File: config.mk
export PLATFORM = sky130hd
export DESIGN_NAME = aio_seq_regs
export DESIGN_NICKNAME = d
export VERILOG_FILES = /design/src/rtl/aio_pkg.sv /design/src/rtl/aio_wr_decode.sv /design/src/rtl/aio_frame_timer.sv /design/src/rtl/aio_unlock_fsm.sv /design/src/rtl/aio_seq_regs.sv
export SDC_FILE = /design/constraint.sdc
export NUM_CORES = 1
export LEC_CHECK = 0
export BUFFER_PORTS_ARGS = -buffer_cell sky130_fd_sc_hd__buf_2
export CELL_PAD_IN_SITES_DETAIL_PLACEMENT = 0
export CELL_PAD_IN_SITES_GLOBAL_PLACEMENT = 1
export CORE_ASPECT_RATIO = 1.25
export CORE_MARGIN = 2
export CORE_UTILIZATION = 33
export CTS_CLUSTER_SIZE = 24
export DETAILED_ROUTE_END_ITERATION = 16
export PLACE_DENSITY_LB_ADDON = 0.2
export SLEW_MARGIN = 20
export SYNTH_ARGS = -nofsm -noshare
export SYNTH_HDL_FRONTEND = slang
export SYNTH_SLANG_ARGS = --single-unit
File: constraint.sdc
create_clock -name clk -period 3.2 [get_ports clk]
set_input_delay 0.16 -clock clk [delete_from_list [all_inputs] [get_ports clk]]
set_output_delay 0.16 -clock clk [all_outputs]
set_load 0.005 [all_outputs]
File: src/rtl/aio_pkg.sv
package aio_pkg;

    // Register offsets; the host software decodes these positions.
    localparam int OFS_DATA = 'h00;
    localparam int OFS_CHAN = 'h02;
    localparam int OFS_DAC0 = 'h04;
    localparam int DAC_STEP = 2;
    localparam int OFS_STAT = 'h08;
    localparam int OFS_CTRL = 'h09;
    localparam int OFS_CFG  = 'h11;

    // Unlock pattern for the bank nibble, in order.
    localparam logic [3:0] UNLK_1 = 4'h3;
    localparam logic [3:0] UNLK_2 = 4'hB;
    localparam logic [3:0] UNLK_3 = 4'hA;

    localparam logic [1:0] TRIG_SOFT = 2'd0;

    typedef enum logic [1:0] {
        UL_IDLE,
        UL_GOT1,
        UL_GOT2
    } unlock_st_t;

    typedef struct packed {
        logic [3:0] bank;
        logic       spare;
        logic       unipolar;
        logic [1:0] gain;
    } cfg_t;

    typedef struct packed {
        logic [3:0] last;
        logic [3:0] first;
    } chan_t;

    typedef struct packed {
        logic strobe;
        logic chan;
        logic ctrl;
        logic cfg;
    } wr_sel_t;

    function automatic logic [7:0] status_byte(logic busy, logic diff);
        return {busy, 1'b0, diff, 5'b0};
    endfunction

endpackage

File: src/rtl/aio_wr_decode.sv
module aio_wr_decode
    import aio_pkg::*;
#(
    parameter int ADDR_W  = 5,
    parameter int NUM_DAC = 2
) (
    input  logic              bus_wr,
    input  logic              bus_wide,
    input  logic [ADDR_W-1:0] bus_addr,
    output wr_sel_t           sel,
    output logic [NUM_DAC-1:0] dac_we
);

    always_comb begin
        sel.strobe = bus_wr && (bus_addr == ADDR_W'(OFS_DATA));
        sel.chan   = bus_wr && (bus_addr == ADDR_W'(OFS_CHAN));
        sel.ctrl   = bus_wr && (bus_addr == ADDR_W'(OFS_CTRL));
        sel.cfg    = bus_wr && (bus_addr == ADDR_W'(OFS_CFG));
    end

    for (genvar i = 0; i < NUM_DAC; i++) begin : g_dac_dec
        assign dac_we[i] = bus_wr && bus_wide
                           && (bus_addr == ADDR_W'(OFS_DAC0 + DAC_STEP * i));
    end

endmodule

- WHAT TO DO:
A verbatim transcription is needed of the lines above, starting at the line with "parameter int ADDR_W" and ending at the line with "assign dac_we[i] = bus_wr && bus_wide", both included, and of nothing else.

- COMPLETED TASK:
    parameter int ADDR_W  = 5,
    parameter int NUM_DAC = 2
) (
    input  logic              bus_wr,
    input  logic              bus_wide,
    input  logic [ADDR_W-1:0] bus_addr,
    output wr_sel_t           sel,
    output logic [NUM_DAC-1:0] dac_we
);

    always_comb begin
        sel.strobe = bus_wr && (bus_addr == ADDR_W'(OFS_DATA));
        sel.chan   = bus_wr && (bus_addr == ADDR_W'(OFS_CHAN));
        sel.ctrl   = bus_wr && (bus_addr == ADDR_W'(OFS_CTRL));
        sel.cfg    = bus_wr && (bus_addr == ADDR_W'(OFS_CFG));
    end

    for (genvar i = 0; i < NUM_DAC; i++) begin : g_dac_dec
        assign dac_we[i] = bus_wr && bus_wide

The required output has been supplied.